1997 starb Adolf Friedländer. Nach seinem Tod besuchte sie einen Kurs für biografisches Schreiben. Eine ihrer ersten Geschichten handelt von ihrer Befreiung aus dem Konzentrationslager. In dem Kurs merkte sie, wie wenig die anderen über die Schoa wussten. »Das war der Moment, in dem ich beschlossen habe, dass ich meine Geschichte der Öffentlichkeit erzählen muss.« Vor 20 Jahren nahm sie eine Einladung des Berliner Emigrantenprogramms an und besuchte ihre Heimatstadt. Später entschied sie sich, zurückzukehren. Seit 2010 lebt sie wieder in Berlin und ist als Zeitzeugin aktiv.
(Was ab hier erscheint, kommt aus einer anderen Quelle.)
[src/design/attn_ram.sv]
// Generic single-write, single-read RAM with registered read data.
// Depends on nothing.
module attn_ram #(
  parameter int DEPTH = 64,
  parameter int WIDTH = 16
) (
  input  logic                     clk,
  input  logic                     we,
  input  logic [$clog2(DEPTH)-1:0] waddr,
  input  logic [WIDTH-1:0]         wdata,
  input  logic [$clog2(DEPTH)-1:0] raddr,
  output logic [WIDTH-1:0]         rdata
);

  logic [WIDTH-1:0] mem [DEPTH];

  always_ff @(posedge clk) begin
    if (we) mem[waddr] <= wdata;
    rdata <= mem[raddr];
  end

endmodule

[config.mk]
export PLATFORM = sky130hd
export DESIGN_NAME = attn_ram
export DESIGN_NICKNAME = d
export VERILOG_FILES = /design/src/design/attn_ram.sv
export SDC_FILE = /design/constraint.sdc
export NUM_CORES = 1
export LEC_CHECK = 0
export BUFFER_PORTS_ARGS = -buffer_cell sky130_fd_sc_hd__buf_2
export CAP_MARGIN = 40
export CORE_MARGIN = 5
export CORE_UTILIZATION = 51
export DETAILED_ROUTE_END_ITERATION = 10
export PLACE_DENSITY = 0.67
export SLEW_MARGIN = 5
export SYNTH_ARGS = -nofsm -noshare
export SYNTH_HDL_FRONTEND = slang
export SYNTH_SLANG_ARGS = --single-unit
export TNS_END_PERCENT = 30
[constraint.sdc]
create_clock -name clk -period 5.2 [get_ports clk]
set_input_delay 1.3 -clock clk [delete_from_list [all_inputs] [get_ports clk]]
set_output_delay 1.3 -clock clk [all_outputs]
set_load 0.1 [all_outputs]
==> out/summary.json, run 1 <==
{
  "grtUsageTotal": 0.220,
  "final_max_slew_viol_count": 0,
  "synth.cell_area_sq_mm": 0.0400,
  "detail_route.vias_per_cell": 6.17,
  "fin_skew_ns": 0.0221,
  "synth-edff-count": 1024,
  "netlist_top_cells_area": "sky130_fd_sc_hd__edfxtp_1, sky130_fd_sc_hd__mux4_2, sky130_fd_sc_hd__mux2i_1",
  "portBuffers": 45,
  "dr.first_iter.drc_count": 2122,
  "cp-start-kind": "input port",
  "synth-seq-cells": 1040,
  "max-cap-violations": 0,
  "power.density_mw_per_mm2": 384,
  "regToRegStartpoint": "mem[61][0]",
  "synth-async-reset-ratio": 0,
  "slew_of_the_pin_with_the_lowest_slew_margin_ns": 1.01,
  "min_delay_path_depth": 5,
  "grtUsageMet3": 0.0407,
  "wire_length_of_the_first_global_routing_pass_microns": 136000,
  "fin_crit_sh": 0.691,
  "critPathMaxFanout": 53,
  "first_global_vias": 19500,
  "rr_worst_depth": 4,
  "crit_arrival_ns": 4.08,
  "h-tree-depth": 3,
  "cts-resized-gates": 0,
  "critical-path-max-stage-delay_ns": 0.87,
  "pin_count_of_the_biggest_net_entering_global_routing": 90,
  "finalCoreUtilization": 0.581,
  "routedWlPerCell_microns": 29.9,
  "ant_nets": 0,
  "critPathCaptureType": "register",
  "tritoncts": "built",
  "clock_sinks": 1040,
  "coreArea_sq_mm": 0.0777,
  "met1_usage": 0.315,
  "holdCritPathClass": "reg -> reg",
  "yosys_warnings": 0,
  "start_to_end_type_of_the_worst_setup_path": "in -> reg",
  "drc_violations": 0,
  "totalNegativeSetupSlack_ns": 0,
  "via_count": 19300,
  "chipWidth_microns": 290,
  "hold_buffers": 0,
  "critical_path.slowest_cell": "sky130_fd_sc_hd__a221oi_1",
  "postRouteWirelength_microns": 93300,
  "timing.critical_path.buf_inv": 2,
  "netlist-cell-type-count": 43,
  "ordered_list_of_cells_on_the_worst_path": "buf_8, buf_4, mux4_2, mux2_2, a221oi_1, a311oi_1",
  "gpl.final_weighted_congestion": 0.808,
  "ff_latch_area_sq_mm": 0.0311,
  "run_status": "complete, no violations",
  "setup_viol_count_final": 0,
  "nNetsFinal": 2023,
  "post-cts-setup-buffers": 0,
  "synth.avg_cell_area_sq_um": 21.9,
  "reg2reg_slack_ns": 2.91,
  "floorplan.die_area_sq_mm": 0.0842,
  "gr-usage-met2": 0.353,
  "synth_fp_nets": 1859,
  "postSynthCellCount": 1829,
  "hold_path_startpoint": "mem[62][2]",
  "yosys.cell_count.top_type": "sky130_fd_sc_hd__edfxtp_1",
  "final_period_minus_worst_setup_slack_ns": 3.59,
  "clock_latency_ns": 0.65,
  "crit_family": "compound AO/OA/AOI/OAI gates",
  "synth.top_cell.area_share": 0.768,
  "leakage_uw": 0.0144,
  "die_y_microns": 290,
  "grt_antenna_before_repair": 7,
  "hpwlAfterDp_microns": 55600,
  "netlist.top_cell.by_area": "sky130_fd_sc_hd__edfxtp_1",
  "grt_overflow": 0,
  "final_layout_size_suffix_gt1_frac": 0.274,
  "path_clk_slew_ns": 0.06,
  "cts_buffer_depth": 3,
  "hold_violations": 0,
  "synth.cells.most_frequent": "sky130_fd_sc_hd__edfxtp_1, sky130_fd_sc_hd__mux4_2, sky130_fd_sc_hd__mux2i_1",
  "num-fill-cells": 5530,
  "vdd_ir_drop_max_mv": 0.255,
  "cts_buffers": 101,
  "timing.fmax_mhz": 278,
  "design_power_total_uw": 17300,
  "rsz0062_at_grt": "no",
  "maxSlewHeadroom": 0.327,
  "ys_dominant_reg_cell": "sky130_fd_sc_hd__edfxtp_1",
  "synth_to_final_area_change_pct": 12.8,
  "initial_utilization": 0.515,
  "worstReg2RegEnd": "rdata[0]",
  "top_usage_layer": "met2",
  "io_pins": 46,
  "synth_seq_area_share": 0.776,
  "drt-pass1-iter-count": 8,
  "cts_root_buffer": "sky130_fd_sc_hd__clkbuf_16",
  "total_area_of_multi_input_combinational_cells_sq_mm": 0.00829,
  "critPathRequiredTime_ns": 5.69,
  "min_to": "rdata[2]",
  "fp-row-count": 102
}
==> worst max-delay path by stage <==
stage,depth (start not counted),slack (ns),from,to
2_1_floorplan,4,1.87,waddr[3],mem[48][0]
3_3_place_gp,6,0.94,raddr[0],rdata[0]
3_5_place_dp,6,0.92,raddr[0],rdata[0]
4_1_cts,6,1.63,raddr[0],rdata[0]
5_1_grt,6,1.45,raddr[0],rdata[0]
6_report,6,1.61,raddr[0],rdata[0]
==> worst min-delay path: stages, from the launching register on <==
cell	delay [ns]
sky130_fd_sc_hd__edfxtp_1	0.32
sky130_fd_sc_hd__mux2i_1	0.06
sky130_fd_sc_hd__nand2_1	0.08
sky130_fd_sc_hd__a41oi_1	0.10
sky130_fd_sc_hd__o21ai_0	0.08
sky130_fd_sc_hd__and4_1	0.17
==> flip-flops by register name, summed over array words and instances (netlist names) <==
register and flops:
mem 1024, rdata 16
==> placed cells by master, fill, tap and decap left out, drive strengths merged <==
cell type  netlist  layout
edfxtp        1024    1024
mux4           224     224
buf             77     165
clkbuf          27     131
mux2i           85      85
nor2            74      74
nand2           60      60
clkinv           0      47
a22oi           39      39
nor2b           30      30
mux2            27      27
nand3           24      24
a21oi           17      17
a221oi          16      16
dfxtp           16      16
nand4           12      12
a211o            8       8
a31oi            8       8
a211oi           8       8
a311oi           8       8
o21ai            8       8
a22o             6       6
a221o            6       6
bufinv           0       6
diode            0       5
a41oi            5       5
and4             5       5
nand2b           3       3
nor4             3       3
nor3             2       2
nand3b           2       2
and2             2       2
clkinvlp         0       2
nand4b           1       1
or3b             1       1
or3              1       1
inv              0       1
==> where the power goes <==
group / total (uW) / leakage [uW] / switching [uW] / internal (uW)
logic: 974 / 0.00345 / 662 / 312
clock network: 7060 / 0.00157 / 3020 / 4040
registers: 9320 / 0.00935 / 38.1 / 9280
total: 17300 / 0.0144 / 3720 / 13600
==> through the flow <==
step	hold WS, ns	std cells	setup slack (ns)	instance area (sq um)
after floorplan	0.750	1829	1.87	40000
after global placement	0.818	2919	0.938	41800
after detailed placement	0.824	2929	0.925	42000
after CTS	0.842	3116	1.63	45200
after global routing	0.915	3117	1.45	45200
final	0.846	3122	1.61	45200
==> cell families (layout without fill, tap and decap cells) <==
group	count (synthesis)	after routing	synth area share
flip-flops	1040	1040	0.776
AO/OA/AOI/OAI	129	129	0.0241
multiplexers	336	336	0.155
AND/OR/NAND/NOR	220	220	0.0265
buffers and inverters	104	352	0.0183
other	0	5	0
==> routing by layer <==
layer | vias to the layer above | routed length (microns)
li1 | 8009 | -
met1 | 10300 | 37600
met2 | 833 | 45600
met3 | 138 | 7690
met4 | 4 | 2410
met5 | - | 23
==> area by class of cell <==
type	instances	share of cell area
Clock inverter	56	0.00955
Multi-Input combinational cell	685	0.183
Clock buffer	131	0.0612
Tap cell	1040	0.0288
Antenna cell	5	0.000277
Sequential cell	1040	0.688
Timing Repair Buffer	165	0.0291
No activity file was read; power rests on OpenSTA's default activity.
==> run 2: changes to the inputs <==
--- a/config.mk
+++ b/config.mk
@@ -5,6 +5,7 @@
 export SDC_FILE = /design/constraint.sdc
 export NUM_CORES = 1
 export LEC_CHECK = 0
+export ABC_AREA = 1
 export BUFFER_PORTS_ARGS = -buffer_cell sky130_fd_sc_hd__buf_2
 export CAP_MARGIN = 40
 export CORE_MARGIN = 5
==> constraint.sdc (replaced) <==
create_clock -name clk -period 3.35 [get_ports clk]
set_input_delay 0.8375 -clock clk [delete_from_list [all_inputs] [get_ports clk]]
set_output_delay 0.8375 -clock clk [all_outputs]
set_load 0.1 [all_outputs]
==> out/summary.json, run 2 <==
{
  "synth.cells.most_frequent": {"value": "sky130_fd_sc_hd__nand2_1, sky130_fd_sc_hd__edfxtp_1, sky130_fd_sc_hd__nand3_1", "change": "was sky130_fd_sc_hd__edfxtp_1, sky130_fd_sc_hd__mux4_2, sky130_fd_sc_hd__mux2i_1"},
  "power.density": {"value": 587, "unit": "mW/mm^2", "change": "was 384 mW/mm^2"},
  "design_power_total": {"value": 27700, "unit": "uW", "change": "was 17300 uW"},
  "drt-pass1-iter-count": {"value": 6, "change": "was 8"},
  "path_clk_slew": {"value": 0.06, "unit": "ns", "change": "about the same"},
  "detail_route.vias_per_cell": {"value": 5.74, "change": "was 6.17"},
  "dr.first_iter.drc_count": {"value": 3402, "change": "was 2122"},
  "portBuffers": {"value": 45, "change": "unchanged"},
  "synth.avg_cell_area": {"value": 12.0, "unit": "sq um", "change": "was 21.9 sq um"},
  "cts_buffers": {"value": 103, "change": "was 101"},
  "die_y": {"value": 297, "unit": "microns", "change": "was 290 microns"},
  "gpl.final_weighted_congestion": {"value": 0.855, "change": "was 0.808"},
  "setup_viol_count_final": {"value": 0, "change": "unchanged"},
  "vdd_ir_drop_max": {"value": 0.510, "unit": "mV", "change": "was 0.255 mV"},
  "power.share.switching": {"value": 0.226, "change": "was 0.214"},
  "hpwlAfterDp": {"value": 62100, "unit": "microns", "change": "was 55600 microns"},
  "coreArea": {"value": 0.0820, "unit": "sq mm", "change": "was 0.0777 sq mm"},
  "netlist_top_cells_area": {"value": "sky130_fd_sc_hd__edfxtp_1, sky130_fd_sc_hd__nand2_1, sky130_fd_sc_hd__nand3_1", "change": "was sky130_fd_sc_hd__edfxtp_1, sky130_fd_sc_hd__mux4_2, sky130_fd_sc_hd__mux2i_1"},
  "synth.cell_area": {"value": 0.0421, "unit": "sq mm", "change": "was 0.0400 sq mm"},
  "drc_violations": {"value": 0, "change": "unchanged"},
  "net-switching-power": {"value": 6270, "unit": "uW", "change": "was 3720 uW"},
  "critical_path.slowest_cell": {"value": "sky130_fd_sc_hd__buf_2", "change": "was sky130_fd_sc_hd__a221oi_1"},
  "leakage": {"value": 0.0171, "unit": "uW", "change": "was 0.0144 uW"},
  "final_layout_size_suffix_gt1_frac": {"value": 0.0966, "change": "was 0.274"},
  "timing.critical_path.buf_inv": {"value": 1, "change": "was 2"},
  "max-cap-violations": {"value": 0, "change": "unchanged"},
  "crit_family": {"value": "buffers and inverters", "change": "was compound AO/OA/AOI/OAI gates"},
  "top_regs": {"value": "mem x1024, rdata x16", "change": "unchanged"},
  "maxSlewHeadroom": {"value": 0.371, "change": "was 0.327"},
  "critical-path-max-stage-delay": {"value": 0.46, "unit": "ns", "change": "was 0.87 ns"},
  "clock_latency": {"value": 0.66, "unit": "ns", "change": "was 0.65 ns"},
  "first_global_vias": {"value": 25700, "change": "was 19500"},
  "slew_of_the_pin_with_the_lowest_slew_margin": {"value": 0.943, "unit": "ns", "change": "was 1.01 ns"},
  "grtUsageTotal": {"value": 0.242, "change": "was 0.220"},
  "netlist-cell-type-count": {"value": 16, "change": "was 43"},
  "number_of_flip_flops_in_the_largest_register": {"value": 1024, "change": "unchanged"},
  "postPlaceCellArea": {"value": 0.0439, "unit": "sq mm", "change": "was 0.0420 sq mm"},
  "ordered_list_of_cells_on_the_worst_path": {"value": "buf_2", "change": "was buf_8, buf_4, mux4_2, mux2_2, a221oi_1, a311oi_1"},
  "final_area": {"value": 0.0472, "unit": "sq mm", "change": "was 0.0452 sq mm"},
  "finalCoreUtilization": {"value": 0.576, "change": "was 0.581"},
  "chipWidth": {"value": 297, "unit": "microns", "change": "was 290 microns"},
  "layout.cells.most_common": {"value": "sky130_fd_sc_hd__nand2_1", "change": "was sky130_fd_sc_hd__edfxtp_1"},
  "tritoncts": {"value": "built", "change": "unchanged"},
  "netlist.top_cell.by_area": {"value": "sky130_fd_sc_hd__edfxtp_1", "change": "unchanged"},
  "final_max_slew_viol_count": {"value": 0, "change": "unchanged"},
  "synth_to_final_area_change": {"value": 12.1, "unit": "%", "change": "was 12.8%"},
  "holdCritPathClass": {"value": "in -> reg", "change": "was reg -> reg"},
  "comb_power_share": {"value": 0.069, "change": "was 0.056"},
  "routedWlPerCell": {"value": 23.0, "unit": "microns", "change": "was 29.9 microns"},
  "nNetsFinal": {"value": 3630, "change": "was 2023"},
  "cell_internal_pwr": {"value": 21400, "unit": "uW", "change": "was 13600 uW"},
  "final_period_minus_worst_setup_slack_ns": 2.37,
  "grt_overflow": {"value": 0, "change": "unchanged"},
  "critPathRequiredTime": {"value": 2.51, "unit": "ns", "change": "was 5.69 ns"},
  "h-tree-depth": {"value": 3, "change": "unchanged"},
  "layout_common_cells": {"value": "sky130_fd_sc_hd__nand2_1, sky130_fd_sc_hd__edfxtp_1, sky130_fd_sc_hd__nand3_1, sky130_fd_sc_hd__buf_4, sky130_fd_sc_hd__clkbuf_16", "change": "was sky130_fd_sc_hd__edfxtp_1, sky130_fd_sc_hd__mux4_2, sky130_fd_sc_hd__clkbuf_16, sky130_fd_sc_hd__buf_4, sky130_fd_sc_hd__mux2i_1"},
  "cts-resized-gates": {"value": 0, "change": "unchanged"},
  "cts_buffer_depth": {"value": 3, "change": "unchanged"},
  "synth-seq-cells": {"value": 1040, "change": "unchanged"},
  "fin_skew": {"value": 0.0189, "unit": "ns", "change": "was 0.0221 ns"},
  "rsz0062_at_grt": {"value": "no", "change": "unchanged"},
  "initial_utilization": {"value": 0.514, "change": "was 0.515"},
  "synth.top_cell.area_share": {"value": 0.730, "change": "was 0.768"},
  "grt_antenna_before_repair": {"value": 3, "change": "was 7"},
  "postRouteWirelength": {"value": 109000, "unit": "microns", "change": "was 93300 microns"},
  "wire_length_of_the_first_global_routing_pass": {"value": 163000, "unit": "microns", "change": "was 136000 microns"},
  "ys_dominant_reg_cell": {"value": "sky130_fd_sc_hd__edfxtp_1", "change": "unchanged"},
  "totalNegativeSetupSlack": {"value": 0, "unit": "ns", "change": "unchanged"},
  "yosys_warnings": {"value": 0, "change": "unchanged"},
  "cts_root_buffer": {"value": "sky130_fd_sc_hd__clkbuf_16", "change": "unchanged"},
  "clock_sinks": {"value": 1040, "change": "unchanged"},
  "critPathMaxFanout": {"value": 1, "change": "was 53"},
  "max_flop_register": {"value": "mem", "change": "unchanged"},
  "synth-async-reset-ratio": {"value": 0, "change": "unchanged"},
  "synth_fp_nets": {"value": 3547, "change": "was 1859"},
  "fp-row-count": {"value": 105, "change": "was 102"},
  "postSynthCellCount": {"value": 3517, "change": "was 1829"},
  "ant_nets": {"value": 0, "change": "unchanged"},
  "critPathCaptureType": {"value": "primary output", "change": "was register"},
  "floorplan.die_area": {"value": 0.0884, "unit": "sq mm", "change": "was 0.0842 sq mm"},
  "fin_crit_sh": 0.709,
  "antenna_cells_inserted": {"value": 0, "change": "was 5"},
  "cp-start-kind": {"value": "register", "change": "was input port"},
  "post-cts-setup-buffers": {"value": 0, "change": "unchanged"},
  "pin_count_of_the_biggest_net_entering_global_routing": {"value": 114, "change": "was 90"},
  "start_to_end_type_of_the_worst_setup_path": {"value": "reg -> out", "change": "was in -> reg"},
  "seq_power_share": {"value": 0.521, "change": "was 0.537"},
  "via_count": {"value": 27300, "change": "was 19300"},
  "final-instance-count-excl-fill": {"value": 4754, "change": "was 3122"},
  "hold_buffers": {"value": 0, "change": "unchanged"},
  "run_status": {"value": "complete, no violations", "change": "unchanged"},
  "io_pins": {"value": 46, "change": "unchanged"},
  "dp_cells": {"value": 4565, "change": "was 2929"},
  "hold_violations": {"value": 0, "change": "unchanged"},
  "synth-edff-count": {"value": 1024, "change": "unchanged"},
  "timing.fmax_mhz": 421,
  "crit_arrival": {"value": 1.54, "unit": "ns", "change": "was 4.08 ns"},
  "yosys.cell_count.top_type": {"value": "sky130_fd_sc_hd__nand2_1", "change": "was sky130_fd_sc_hd__edfxtp_1"},
  "synth_seq_area_share": {"value": 0.738, "change": "was 0.776"},
  "clock_power_share": {"value": 0.410, "change": "was 0.407"}
}
==> run 2: cell count changes after synthesis, sizes merged, moves of 12 or more <==
cell / delta
mux4: -224
nand2: +1236
mux2i: -85
a221oi: -16
nor2b: -30
mux2: -27
nor2: -18
nand3: +847
a21oi: -17
inv: +12
a22oi: -39
buf: +122
==> run 2: worst paths after layout <==
path | start | to | slack, ns | depth (start not counted)
setup / recovery | rdata[3] | rdata[3] | 0.98 | 1
hold / removal | wdata[3] | mem[52][3] | 0.54 | 1
hold reg to reg | mem[24][8] | rdata[8] | 0.81 | 8
setup reg to reg | mem[59][10] | rdata[10] | 1.74 | 8
==> run 2: stage by stage <==
step	setup slack [ns]	hold slack, ns
2_1_floorplan	-0.0416	0.722
3_3_place_gp	0.406	0.803
3_5_place_dp	0.402	0.804
4_1_cts	0.957	0.521
5_1_grt	0.932	0.526
6_report	0.975	0.538
==> run 2: worst register-to-register path, cell delays in order (launching register included) <==
cell	delay, ns
sky130_fd_sc_hd__edfxtp_1	0.35
sky130_fd_sc_hd__nand2_1	0.07
sky130_fd_sc_hd__nand3_1	0.09
sky130_fd_sc_hd__nand3_1	0.13
sky130_fd_sc_hd__nand2_1	0.07
sky130_fd_sc_hd__nand2_1	0.08
sky130_fd_sc_hd__nand3_1	0.19
sky130_fd_sc_hd__nand3_1	0.38
sky130_fd_sc_hd__nand2_1	0.11
==> run 2: cells by family (layout without fill, tap and decap cells) <==
family / Yosys count / after routing / share of synthesized area
simple gates: 2240 / 2240 / 0.227
buf+inv: 237 / 404 / 0.0354
flops: 1040 / 1040 / 0.738
==> run 2: power by group through the flow <==
stage,Clock (uW),Combinational [uW],Sequential [uW]
finish,11300,1910,14400
global route,12000,2060,14400
CTS,11500,1900,14400
detailed placement,0,1890,14700
global placement,0,1880,14700
floorplan,0,964,14900
==> run 2: routing by layer <==
metal | share of wire | vias up | GRT usage
met1 | 0.42 | 13300 | 0.351
met3 | 0.093 | 195 | 0.0528
met2 | 0.46 | 1246 | 0.373
met4 | 0.028 | 6 | 0.0728
li1 | - | 12600 | -
met5 | 0.00037 | - | 0
==> run 2: final cells by class <==
cell class	count	area, sq um
tap	1070	1340
fill	6613	34800
sequential	1040	31100
inverter	12	71.3
timing repair buffer	203	1810
clock inverter	57	500
clock buffer	132	2800
multi-input combinational	2240	9590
STIFTUNG Viele Freunde kommen zu ihr. »Wenn ich in ihrer Gegend bin, rufe ich an und frage, ob es passt, dass ich kurz vorbeikomme. ›Klar, Mäxchen, komm rauf‹, sagt sie dann meistens«, so der Sänger Max Raabe, einer ihrer Freunde. »Sie berichtet mir dann von ihren Projekten, weiß immer, was in der Welt geschieht, und wenn ich ihr Persönliches erzähle, fragt sie noch nach Monaten präzise nach, wie der aktuelle Stand der Dinge ist.« Wenn man mit ihr spreche, sei ihr Alter sofort vergessen. »Margot sitzt im Sessel, streichelt ihre Katze oder beobachtet lächelnd das Tier, während es die Polstermöbel zerlegt.«

In den Tag hineinleben mag sie nicht. Jüngst hat sie die Margot Friedländer Stiftung gegründet. Zweitzeugen sollen mithilfe der Stiftung ihre Geschichte weitererzählen. Mit dem Preis, der ihren Namen trägt, werden Schülerprojekte ausgezeichnet. »Ich habe keine Angst. Das Leben hat mich geprägt. Nur wünschte ich, dass ich etwas jünger wäre«, sagt Margot Friedländer, und sie steht auf, um sich an der Tür zu verabschieden.

Das Dokudrama »Ich bin! Margot Friedländer« des Regisseurs Raymond Ley ist in der ZDF-Mediathek abrufbar.